Saved entries:
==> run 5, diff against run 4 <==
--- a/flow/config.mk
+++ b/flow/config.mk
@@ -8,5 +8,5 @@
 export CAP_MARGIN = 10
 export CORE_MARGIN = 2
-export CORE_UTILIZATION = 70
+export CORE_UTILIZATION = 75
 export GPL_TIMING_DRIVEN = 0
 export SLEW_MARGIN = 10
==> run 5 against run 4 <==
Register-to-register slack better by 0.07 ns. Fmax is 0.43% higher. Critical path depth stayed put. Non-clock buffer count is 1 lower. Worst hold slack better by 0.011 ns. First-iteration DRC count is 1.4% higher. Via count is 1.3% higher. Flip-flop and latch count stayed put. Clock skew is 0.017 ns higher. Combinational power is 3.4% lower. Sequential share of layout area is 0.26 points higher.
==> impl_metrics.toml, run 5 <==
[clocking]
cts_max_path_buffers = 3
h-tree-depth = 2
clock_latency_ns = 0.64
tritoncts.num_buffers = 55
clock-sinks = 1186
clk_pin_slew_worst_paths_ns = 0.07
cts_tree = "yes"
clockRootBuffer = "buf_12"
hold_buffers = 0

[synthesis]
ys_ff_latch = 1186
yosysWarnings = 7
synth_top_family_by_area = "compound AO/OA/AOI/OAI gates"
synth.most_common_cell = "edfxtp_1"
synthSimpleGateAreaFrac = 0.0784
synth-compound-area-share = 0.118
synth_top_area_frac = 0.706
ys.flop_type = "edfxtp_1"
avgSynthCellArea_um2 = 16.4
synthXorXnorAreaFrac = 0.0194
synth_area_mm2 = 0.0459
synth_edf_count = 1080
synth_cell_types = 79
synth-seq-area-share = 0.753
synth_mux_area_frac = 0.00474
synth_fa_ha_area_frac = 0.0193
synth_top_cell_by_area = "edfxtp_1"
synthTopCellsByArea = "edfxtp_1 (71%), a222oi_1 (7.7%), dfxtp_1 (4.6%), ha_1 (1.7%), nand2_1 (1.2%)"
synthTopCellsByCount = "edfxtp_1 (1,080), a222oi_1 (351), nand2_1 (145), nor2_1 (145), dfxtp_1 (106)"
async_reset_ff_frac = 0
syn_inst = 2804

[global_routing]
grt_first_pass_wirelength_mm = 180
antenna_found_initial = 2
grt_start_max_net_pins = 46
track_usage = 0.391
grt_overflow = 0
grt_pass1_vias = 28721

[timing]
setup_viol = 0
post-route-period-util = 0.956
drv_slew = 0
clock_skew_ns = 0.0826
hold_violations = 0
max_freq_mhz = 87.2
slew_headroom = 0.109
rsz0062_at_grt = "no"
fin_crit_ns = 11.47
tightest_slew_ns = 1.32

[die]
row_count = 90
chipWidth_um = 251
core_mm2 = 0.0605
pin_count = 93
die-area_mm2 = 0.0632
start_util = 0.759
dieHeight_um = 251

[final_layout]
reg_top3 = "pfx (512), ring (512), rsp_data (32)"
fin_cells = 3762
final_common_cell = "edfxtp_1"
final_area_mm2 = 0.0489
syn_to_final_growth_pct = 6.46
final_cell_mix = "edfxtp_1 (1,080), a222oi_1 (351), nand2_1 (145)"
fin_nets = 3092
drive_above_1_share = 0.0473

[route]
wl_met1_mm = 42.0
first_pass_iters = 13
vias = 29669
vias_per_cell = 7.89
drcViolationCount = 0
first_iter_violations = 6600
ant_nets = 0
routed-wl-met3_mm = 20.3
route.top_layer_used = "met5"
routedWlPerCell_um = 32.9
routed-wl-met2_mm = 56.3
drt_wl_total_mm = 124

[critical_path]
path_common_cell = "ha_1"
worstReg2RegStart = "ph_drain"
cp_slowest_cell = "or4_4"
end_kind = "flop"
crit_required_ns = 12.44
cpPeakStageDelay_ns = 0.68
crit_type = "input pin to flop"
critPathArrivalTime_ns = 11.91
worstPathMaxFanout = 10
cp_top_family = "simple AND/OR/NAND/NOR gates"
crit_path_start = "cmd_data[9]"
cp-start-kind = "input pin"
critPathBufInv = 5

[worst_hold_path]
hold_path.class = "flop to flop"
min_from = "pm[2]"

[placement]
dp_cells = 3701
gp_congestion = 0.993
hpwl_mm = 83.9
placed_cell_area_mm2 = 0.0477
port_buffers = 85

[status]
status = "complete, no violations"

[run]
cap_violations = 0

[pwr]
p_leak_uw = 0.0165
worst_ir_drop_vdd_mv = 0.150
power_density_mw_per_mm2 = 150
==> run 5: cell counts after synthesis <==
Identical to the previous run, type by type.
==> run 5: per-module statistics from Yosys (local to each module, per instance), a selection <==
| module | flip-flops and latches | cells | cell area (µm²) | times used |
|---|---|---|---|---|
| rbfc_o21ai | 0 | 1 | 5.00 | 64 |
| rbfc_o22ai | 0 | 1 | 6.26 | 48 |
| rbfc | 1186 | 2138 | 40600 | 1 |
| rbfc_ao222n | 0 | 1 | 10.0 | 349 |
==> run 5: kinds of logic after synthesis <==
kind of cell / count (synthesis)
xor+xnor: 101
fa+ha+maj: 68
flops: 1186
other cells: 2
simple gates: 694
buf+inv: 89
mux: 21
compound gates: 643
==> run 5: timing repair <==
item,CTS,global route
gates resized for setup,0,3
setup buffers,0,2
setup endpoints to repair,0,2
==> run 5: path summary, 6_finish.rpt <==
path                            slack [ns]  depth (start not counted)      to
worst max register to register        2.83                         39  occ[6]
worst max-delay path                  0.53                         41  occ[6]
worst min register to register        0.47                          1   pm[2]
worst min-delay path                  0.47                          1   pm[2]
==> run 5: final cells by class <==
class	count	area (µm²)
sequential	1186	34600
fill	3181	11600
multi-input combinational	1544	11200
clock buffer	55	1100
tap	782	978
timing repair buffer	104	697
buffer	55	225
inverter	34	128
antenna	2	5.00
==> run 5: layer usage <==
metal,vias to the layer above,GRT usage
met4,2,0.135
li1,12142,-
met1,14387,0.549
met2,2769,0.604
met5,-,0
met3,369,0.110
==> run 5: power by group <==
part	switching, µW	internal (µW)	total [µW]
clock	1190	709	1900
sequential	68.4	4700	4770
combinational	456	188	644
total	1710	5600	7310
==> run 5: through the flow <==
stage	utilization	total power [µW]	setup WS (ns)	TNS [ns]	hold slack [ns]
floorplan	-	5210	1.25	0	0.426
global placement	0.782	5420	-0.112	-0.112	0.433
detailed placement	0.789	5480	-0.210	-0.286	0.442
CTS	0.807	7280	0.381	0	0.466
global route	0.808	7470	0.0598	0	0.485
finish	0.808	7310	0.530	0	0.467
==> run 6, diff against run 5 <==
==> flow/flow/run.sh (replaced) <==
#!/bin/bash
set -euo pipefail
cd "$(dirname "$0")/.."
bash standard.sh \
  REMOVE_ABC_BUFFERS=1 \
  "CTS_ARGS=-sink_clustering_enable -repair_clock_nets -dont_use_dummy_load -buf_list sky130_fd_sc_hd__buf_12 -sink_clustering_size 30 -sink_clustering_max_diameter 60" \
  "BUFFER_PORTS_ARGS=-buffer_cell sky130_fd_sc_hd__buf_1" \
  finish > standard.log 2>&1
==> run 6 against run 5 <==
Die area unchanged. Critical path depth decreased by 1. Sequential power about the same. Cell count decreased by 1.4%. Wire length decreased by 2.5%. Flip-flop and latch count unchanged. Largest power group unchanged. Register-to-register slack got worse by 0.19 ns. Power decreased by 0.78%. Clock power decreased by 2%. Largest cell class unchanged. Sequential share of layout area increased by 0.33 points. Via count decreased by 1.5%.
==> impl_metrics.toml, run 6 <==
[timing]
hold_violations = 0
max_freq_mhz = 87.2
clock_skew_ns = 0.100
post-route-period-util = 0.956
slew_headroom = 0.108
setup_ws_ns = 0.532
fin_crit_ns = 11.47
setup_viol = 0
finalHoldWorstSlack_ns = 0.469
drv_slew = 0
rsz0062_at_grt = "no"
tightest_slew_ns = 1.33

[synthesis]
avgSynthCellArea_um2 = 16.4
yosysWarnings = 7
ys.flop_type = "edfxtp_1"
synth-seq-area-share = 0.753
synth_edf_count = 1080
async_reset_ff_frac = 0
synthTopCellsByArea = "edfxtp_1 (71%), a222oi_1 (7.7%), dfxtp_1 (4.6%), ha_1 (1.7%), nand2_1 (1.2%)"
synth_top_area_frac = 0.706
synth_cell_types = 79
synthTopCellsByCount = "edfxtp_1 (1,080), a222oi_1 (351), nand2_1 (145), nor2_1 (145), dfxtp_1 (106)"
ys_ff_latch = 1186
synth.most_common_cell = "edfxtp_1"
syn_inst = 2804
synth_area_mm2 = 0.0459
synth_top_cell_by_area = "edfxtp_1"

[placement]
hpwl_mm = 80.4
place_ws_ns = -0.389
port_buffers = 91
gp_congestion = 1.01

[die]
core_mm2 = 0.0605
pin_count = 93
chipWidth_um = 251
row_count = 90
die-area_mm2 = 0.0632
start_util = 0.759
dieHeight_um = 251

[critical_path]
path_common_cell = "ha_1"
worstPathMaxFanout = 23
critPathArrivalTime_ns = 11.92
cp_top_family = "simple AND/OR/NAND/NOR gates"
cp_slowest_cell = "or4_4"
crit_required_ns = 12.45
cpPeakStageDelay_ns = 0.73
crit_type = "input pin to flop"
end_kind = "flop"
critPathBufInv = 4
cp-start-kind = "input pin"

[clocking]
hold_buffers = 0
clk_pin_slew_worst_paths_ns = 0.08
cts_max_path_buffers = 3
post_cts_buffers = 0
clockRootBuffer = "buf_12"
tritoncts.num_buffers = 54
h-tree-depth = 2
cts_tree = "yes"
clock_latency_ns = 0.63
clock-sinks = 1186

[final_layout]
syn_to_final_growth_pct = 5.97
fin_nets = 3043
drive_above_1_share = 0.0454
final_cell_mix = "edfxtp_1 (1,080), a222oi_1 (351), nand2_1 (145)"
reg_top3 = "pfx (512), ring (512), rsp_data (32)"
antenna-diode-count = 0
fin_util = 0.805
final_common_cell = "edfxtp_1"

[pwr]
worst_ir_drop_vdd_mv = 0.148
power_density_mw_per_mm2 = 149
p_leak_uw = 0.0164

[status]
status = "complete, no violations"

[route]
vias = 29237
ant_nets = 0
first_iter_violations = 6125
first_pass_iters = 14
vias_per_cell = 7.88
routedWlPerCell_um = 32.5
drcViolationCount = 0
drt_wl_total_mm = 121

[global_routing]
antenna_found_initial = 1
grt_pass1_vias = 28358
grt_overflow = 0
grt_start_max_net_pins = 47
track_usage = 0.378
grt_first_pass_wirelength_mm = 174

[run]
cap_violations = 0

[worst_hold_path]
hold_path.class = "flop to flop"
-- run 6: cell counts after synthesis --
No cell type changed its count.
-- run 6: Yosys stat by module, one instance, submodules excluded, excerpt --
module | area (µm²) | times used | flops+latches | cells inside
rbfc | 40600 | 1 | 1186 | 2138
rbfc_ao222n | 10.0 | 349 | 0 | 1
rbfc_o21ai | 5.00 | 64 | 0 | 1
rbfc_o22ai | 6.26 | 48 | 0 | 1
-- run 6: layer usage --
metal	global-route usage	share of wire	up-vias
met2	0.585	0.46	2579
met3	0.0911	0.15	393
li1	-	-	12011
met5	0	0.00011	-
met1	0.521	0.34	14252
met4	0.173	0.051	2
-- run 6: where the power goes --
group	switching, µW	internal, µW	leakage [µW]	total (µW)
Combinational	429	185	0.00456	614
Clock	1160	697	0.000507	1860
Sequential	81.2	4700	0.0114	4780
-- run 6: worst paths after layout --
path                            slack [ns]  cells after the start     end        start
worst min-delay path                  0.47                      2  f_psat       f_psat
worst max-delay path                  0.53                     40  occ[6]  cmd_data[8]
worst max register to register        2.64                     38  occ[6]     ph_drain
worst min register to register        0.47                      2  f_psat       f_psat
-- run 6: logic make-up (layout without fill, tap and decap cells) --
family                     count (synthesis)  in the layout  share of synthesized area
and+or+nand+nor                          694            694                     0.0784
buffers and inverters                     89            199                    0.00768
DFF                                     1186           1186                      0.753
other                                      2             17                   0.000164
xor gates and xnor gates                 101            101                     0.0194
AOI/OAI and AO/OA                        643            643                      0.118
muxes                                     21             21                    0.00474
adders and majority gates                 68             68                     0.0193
What follows belongs to an exercise in optimizing a design on an open flow for small area; a production flow would make more cautious choices.
Only simulation tests tie the RTL to the original design; equivalence was not proved.

==> inputs of v17 <==
==> flow/design.v <==
module e3w_frame;
endmodule
module e3w_classify (
    input      [15:0] magic,
    input      [15:0] modid,
    input             all_eq,
    output     [1:0]  modtype,
    output     [47:0] devname,      
    output     [2:0]  devname_len
);
    wire       men   = (magic == 16'h5346);
    wire       sflag = (modid[15:8] == 8'h53);
    wire       nflag = (modid[15:8] == 8'h7D);
    wire [7:0] nval  = modid[7:0];
    assign modtype = all_eq ? 2'd0 : men ? 2'd1 : 2'd2;
    function [3:0] add3(input [3:0] x);
        case (x)
            4'd5: add3 = 4'd8;
            4'd6: add3 = 4'd9;
            4'd7: add3 = 4'd10;
            4'd8: add3 = 4'd11;
            4'd9: add3 = 4'd12;
            default: add3 = x;
        endcase
    endfunction
    wire [3:0] a1 = add3({1'b0, nval[7:5]});
    wire [3:0] a2 = add3({a1[2:0], nval[4]});
    wire [3:0] a3 = add3({a2[2:0], nval[3]});
    wire [3:0] a4 = add3({a3[2:0], nval[2]});
    wire [3:0] a5 = add3({a4[2:0], nval[1]});
    wire [3:0] b1 = add3({1'b0, a1[3], a2[3], a3[3]});
    wire [3:0] b2 = add3({b1[2:0], a4[3]});
    wire [3:0] d0 = {a5[2:0], nval[0]};
    wire [3:0] d1 = {b2[2:0], a5[3]};
    wire [3:0] d2 = {2'b00, b1[3], b2[3]};
    wire three = (nval >= 8'd100);
    wire two   = !three && (nval >= 8'd10);
    wire one   = !three && !two;
    localparam [7:0] CH_M = "M", CH_S = "S", CH_N = "N";
    wire [7:0] c_h = {4'h3, d2};
    wire [7:0] c_t = {4'h3, d1};
    wire [7:0] c_o = {4'h3, d0};
    wire [7:0] c_n = nflag ? CH_N : 8'h00;
    wire [7:0] dg1 = three ? c_h : two ? c_t : c_o;    
    wire [7:0] dg2 = three ? c_t : two ? c_o : c_n;    
    wire [7:0] dg3 = three ? c_o : two ? c_n : 8'h00;
    wire [7:0] dg4 = three ? c_n : 8'h00;
    wire [7:0] n1 = sflag ? CH_S : dg1;
    wire [7:0] n2 = sflag ? dg1  : dg2;
    wire [7:0] n3 = sflag ? dg2  : dg3;
    wire [7:0] n4 = sflag ? dg3  : dg4;
    assign devname = men ? {8'h00, n4, n3, n2, n1, CH_M} : 48'd0;
    wire       sn = sflag | nflag;
    reg  [2:0] len;
    always @* begin
        case ({three, two, sn})
            3'b100:  len = 3'd4;
            3'b101:  len = 3'd5;
            3'b010:  len = 3'd3;
            3'b011:  len = 3'd4;
            3'b001:  len = 3'd3;
            default: len = 3'd2;
        endcase
    end
    assign devname_len = men ? len : 3'd0;
endmodule
module eeprom3w (
    input             clk,
    input             rst,
    input             start,
    input      [2:0]  cmd,
    input      [3:0]  idx,
    input      [15:0] wdata,
    input             wbuf_we,
    input      [3:0]  wbuf_addr,
    input      [15:0] wbuf_wdata,
    input      [3:0]  rbuf_addr,
    output reg        busy,
    output reg [2:0]  status,
    output reg [15:0] rdata,
    output     [15:0] rbuf_rdata,
    output     [1:0]  modtype,
    output     [31:0] devid,
    output     [31:0] devrev,
    output     [47:0] devname,
    output     [2:0]  devname_len,
    output reg        ev_valid,
    output reg [1:0]  ev_kind,
    output reg [15:0] ev_wdata,
    input             ev_ready,
    input      [15:0] ev_rdata
);
    localparam C_READ = 3'd0, C_ERASE = 3'd1, C_WRITE = 3'd2, C_ETW = 3'd3,
               C_READALL = 3'd4, C_WRITEALL = 3'd5, C_DECODE = 3'd6;
    localparam R_OK = 3'd0, R_TIMEOUT = 3'd1, R_VERIFY = 3'd2,
               R_ERASEFAIL = 3'd3, R_FAILED = 3'd4;
    localparam F_RD   = 3'd0,   
               F_EWEN = 3'd1,   
               F_ER   = 3'd2,   
               F_WWEN = 3'd3,   
               F_WR   = 3'd4,   
               F_POLL = 3'd5,   
               F_WDS  = 3'd6;   
    localparam E_IDLE  = 4'd0,
               E_SEL0  = 4'd1,   
               E_SEL1  = 4'd2,   
               E_SELD  = 4'd3,   
               E_CBLO  = 4'd4,   
               E_CBD0  = 4'd5,   
               E_CBHI  = 4'd6,   
               E_CBD1  = 4'd7,   
               E_CBR   = 4'd8,   
               E_PDLY  = 4'd9,   
               E_DESEL = 4'd10,  
               E_FILL  = 4'd11;  
    localparam [13:0] POLL_LAST = 14'd10006;  
    reg [255:0] wbuf;
    reg [255:0] rbuf;
    reg [63:0]  idw;         
    reg [2:0]  c_cmd;
    reg [3:0]  cur_idx;
    reg [15:0] cur_word;
    reg [2:0]  frame;
    reg        ewr;          
    reg [3:0]  st;
    reg [13:0] cnt;          
    reg        phi;          
    reg        tout;
    reg        mism;
    reg        alleq;
    assign devid  = idw[63:32];
    assign devrev = idw[31:0];
    e3w_classify u_class (
        .magic       (idw[63:48]),
        .modid       (idw[47:32]),
        .all_eq      (alleq),
        .modtype     (modtype),
        .devname     (devname),
        .devname_len (devname_len)
    );
    integer i;
    reg [15:0] rsel;
    always @* begin
        rsel = 16'd0;
        for (i = 0; i < 16; i = i + 1)
            if (rbuf_addr == i) rsel = rbuf[16*i +: 16];
    end
    assign rbuf_rdata = rsel;
    wire [3:0] bpos = ~cnt[3:0];
    wire wb_bit = wbuf[{cur_idx, bpos}];
    wire cw_bit = cur_word[bpos];
    wire w_bit  = (c_cmd == C_WRITEALL) ? wb_bit : cw_bit;
    reg [7:0] opcode;
    always @* begin
        case (frame)
            F_RD:           opcode = {4'h8, cur_idx};
            F_ER:           opcode = {4'hC, cur_idx};
            F_WR:           opcode = {4'h4, cur_idx};
            F_EWEN, F_WWEN: opcode = 8'h30;
            default:        opcode = 8'h00;
        endcase
    end
    reg dbit;
    always @* begin
        if (frame == F_POLL)   dbit = 1'b0;
        else if (!cnt[4])      dbit = cnt[3] ? opcode[~cnt[2:0]] : 1'b1;
        else if (frame == F_WR) dbit = w_bit;
        else                   dbit = 1'b0;
    end
    reg lastbit;
    always @* begin
        case (frame)
            F_RD, F_WR: lastbit = (cnt[4:0] == 5'd31);
            F_EWEN:     lastbit = (cnt[4:0] == 5'd19);
            default:    lastbit = (cnt[4:0] == 5'd15);
        endcase
    end
    always @* begin
        ev_valid = busy;
        ev_kind  = 2'd0;
        ev_wdata = 16'h0000;
        case (st)
            E_SEL1:  ev_wdata[2] = 1'b1;
            E_CBLO:  ev_wdata[2:0] = {2'b10, dbit};
            E_CBHI:  ev_wdata[2:0] = {2'b11, dbit};
            E_SELD, E_CBD0, E_CBD1, E_PDLY: ev_kind = 2'd1;
            E_CBR:   ev_kind = 2'd2;
            E_FILL:  ev_valid = 1'b0;
            default: ;
        endcase
    end
    wire fire = ev_valid && ev_ready;
    wire b    = ev_rdata[0];
    wire sample  = fire && (st == E_CBR);
    wire pay_in  = sample && frame == F_RD && cnt[4];
    wire filling = (st == E_DESEL || st == E_FILL) && alleq && frame == F_RD &&
                   c_cmd == C_DECODE && cur_idx == 4'd8 && cnt[6:0] != 7'd96;
    wire fill_last = cnt[6:0] == 7'd95;
    always @(posedge clk) begin
        if (!busy && wbuf_we)
            for (i = 0; i < 16; i = i + 1)
                if (wbuf_addr == i) wbuf[16*i +: 16] <= wbuf_wdata;
        if (pay_in && c_cmd == C_READ)
            rdata <= {rdata[14:0], b};
        if (pay_in && c_cmd == C_READALL)
            for (i = 0; i < 16; i = i + 1)
                if (cur_idx == i) rbuf[16*i +: 16] <= {rbuf[16*i +: 15], b};
        if ((pay_in && c_cmd == C_DECODE) || filling)
            idw <= {idw[62:0], b | filling};
        if (busy && !rst && pay_in && c_cmd == C_DECODE) begin
            if (cur_idx == 4'd0) alleq <= 1'b1;
            else if (b != idw[15]) alleq <= 1'b0;
        end
    end
    task finish(input [2:0] code);
        begin
            status <= code;
            busy   <= 1'b0;
            st     <= E_IDLE;
        end
    endtask
    task next_frame(input [2:0] f);
        begin
            frame <= f;
            st    <= E_SEL0;
            cnt   <= 14'd7;
            phi   <= 1'b0;
        end
    endtask
    task frame_end;
        begin
            case (frame)
                F_RD: begin
                    if (c_cmd == C_READ) finish(R_OK);
                    else if (c_cmd == C_READALL) begin
                        if (cur_idx == 4'd15) finish(R_OK);
                        else begin cur_idx <= cur_idx + 4'd1; next_frame(F_RD); end
                    end else if (c_cmd == C_DECODE) begin
                        if (cur_idx == 4'd8) begin
                            if (alleq) st <= E_FILL;
                            else finish(R_OK);
                        end else begin
                            cur_idx <= (cur_idx == 4'd2) ? 4'd8 : cur_idx + 4'd1;
                            next_frame(F_RD);
                        end
                    end else begin  
                        if (c_cmd != C_WRITEALL) finish(mism ? R_VERIFY : R_OK);
                        else if (mism) finish(R_FAILED);
                        else if (cur_idx == 4'd15) finish(R_OK);
                        else begin
                            cur_idx <= cur_idx + 4'd1;
                            ewr     <= 1'b0;
                            next_frame(F_EWEN);
                        end
                    end
                end
                F_EWEN: next_frame(F_ER);
                F_ER:   next_frame(F_POLL);
                F_WWEN: next_frame(F_WR);
                F_WR:   next_frame(F_POLL);
                F_POLL: next_frame(F_WDS);
                default: begin  
                    if (!ewr) begin
                        if (c_cmd == C_ERASE) finish(tout ? R_TIMEOUT : R_OK);
                        else if (tout) finish(c_cmd == C_ETW ? R_ERASEFAIL : R_FAILED);
                        else begin ewr <= 1'b1; next_frame(F_WWEN); end
                    end else begin
                        if (tout) finish(c_cmd == C_WRITEALL ? R_FAILED : R_TIMEOUT);
                        else next_frame(F_RD);
                    end
                end
            endcase
        end
    endtask
    always @(posedge clk) begin
        if (rst) begin
            busy <= 1'b0;
            st   <= E_IDLE;
        end else if (!busy) begin
            if (start && cmd != 3'd7) begin
                busy     <= 1'b1;
                c_cmd    <= cmd;
                cur_word <= wdata;
                tout     <= 1'b0;
                mism     <= 1'b0;
                ewr      <= (cmd == C_WRITE);
                cur_idx  <= cmd[2] ? 4'd0 : idx;
                case (cmd)
                    C_ERASE, C_ETW, C_WRITEALL: next_frame(F_EWEN);
                    C_WRITE:                    next_frame(F_WWEN);
                    default:                    next_frame(F_RD);
                endcase
            end
        end else begin
            case (st)
                E_SEL0: if (fire) st <= E_SEL1;
                E_SEL1: if (fire) st <= E_SELD;
                E_SELD: if (fire) st <= E_CBLO;
                E_CBLO: if (fire) st <= E_CBD0;
                E_CBD0: if (fire) st <= E_CBHI;
                E_CBHI: if (fire) st <= E_CBD1;
                E_CBD1: if (fire) st <= E_CBR;
                E_CBR: if (fire) begin
                    if (frame == F_POLL) begin
                        if (!phi) begin
                            if (!b) begin
                                phi <= 1'b1;
                                cnt <= 14'd7;
                                st  <= E_CBLO;
                            end else st <= E_PDLY;
                        end else begin
                            if (b) frame_end;
                            else st <= E_PDLY;
                        end
                    end else begin
                        if (cnt[4] && frame == F_RD && (c_cmd == C_WRITE || c_cmd == C_ETW ||
                             c_cmd == C_WRITEALL) && b != w_bit)
                            mism <= 1'b1;
                        cnt <= cnt + 14'd1;
                        st  <= lastbit ? E_DESEL : E_CBLO;
                    end
                end
                E_PDLY: if (fire) begin
                    cnt <= cnt + 14'd1;
                    st  <= E_CBLO;
                    if (cnt == POLL_LAST) begin
                        tout <= 1'b1;
                        if (!phi) begin
                            phi <= 1'b1;
                            cnt <= 14'd7;
                        end else frame_end;
                    end
                end
                E_DESEL: begin
                    if (filling) cnt <= cnt + 14'd1;
                    if (fire) frame_end;
                end
                E_FILL: begin
                    cnt <= cnt + 14'd1;
                    if (fill_last || !filling) finish(R_OK);
                end
                default: st <= E_IDLE;
            endcase
        end
    end
endmodule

WORK INSTRUCTION: Starting at the line that has "first_pass_iters = 14" in the records above, restate word for word every line until the one that has "-- run 6: worst", and include that one as well.

EXERCISE ANSWER:
first_pass_iters = 14
vias_per_cell = 7.88
routedWlPerCell_um = 32.5
drcViolationCount = 0
drt_wl_total_mm = 121

[global_routing]
antenna_found_initial = 1
grt_pass1_vias = 28358
grt_overflow = 0
grt_start_max_net_pins = 47
track_usage = 0.378
grt_first_pass_wirelength_mm = 174

[run]
cap_violations = 0

[worst_hold_path]
hold_path.class = "flop to flop"
-- run 6: cell counts after synthesis --
No cell type changed its count.
-- run 6: Yosys stat by module, one instance, submodules excluded, excerpt --
module | area (µm²) | times used | flops+latches | cells inside
rbfc | 40600 | 1 | 1186 | 2138
rbfc_ao222n | 10.0 | 349 | 0 | 1
rbfc_o21ai | 5.00 | 64 | 0 | 1
rbfc_o22ai | 6.26 | 48 | 0 | 1
-- run 6: layer usage --
metal	global-route usage	share of wire	up-vias
met2	0.585	0.46	2579
met3	0.0911	0.15	393
li1	-	-	12011
met5	0	0.00011	-
met1	0.521	0.34	14252
met4	0.173	0.051	2
-- run 6: where the power goes --
group	switching, µW	internal, µW	leakage [µW]	total (µW)
Combinational	429	185	0.00456	614
Clock	1160	697	0.000507	1860
Sequential	81.2	4700	0.0114	4780
-- run 6: worst paths after layout --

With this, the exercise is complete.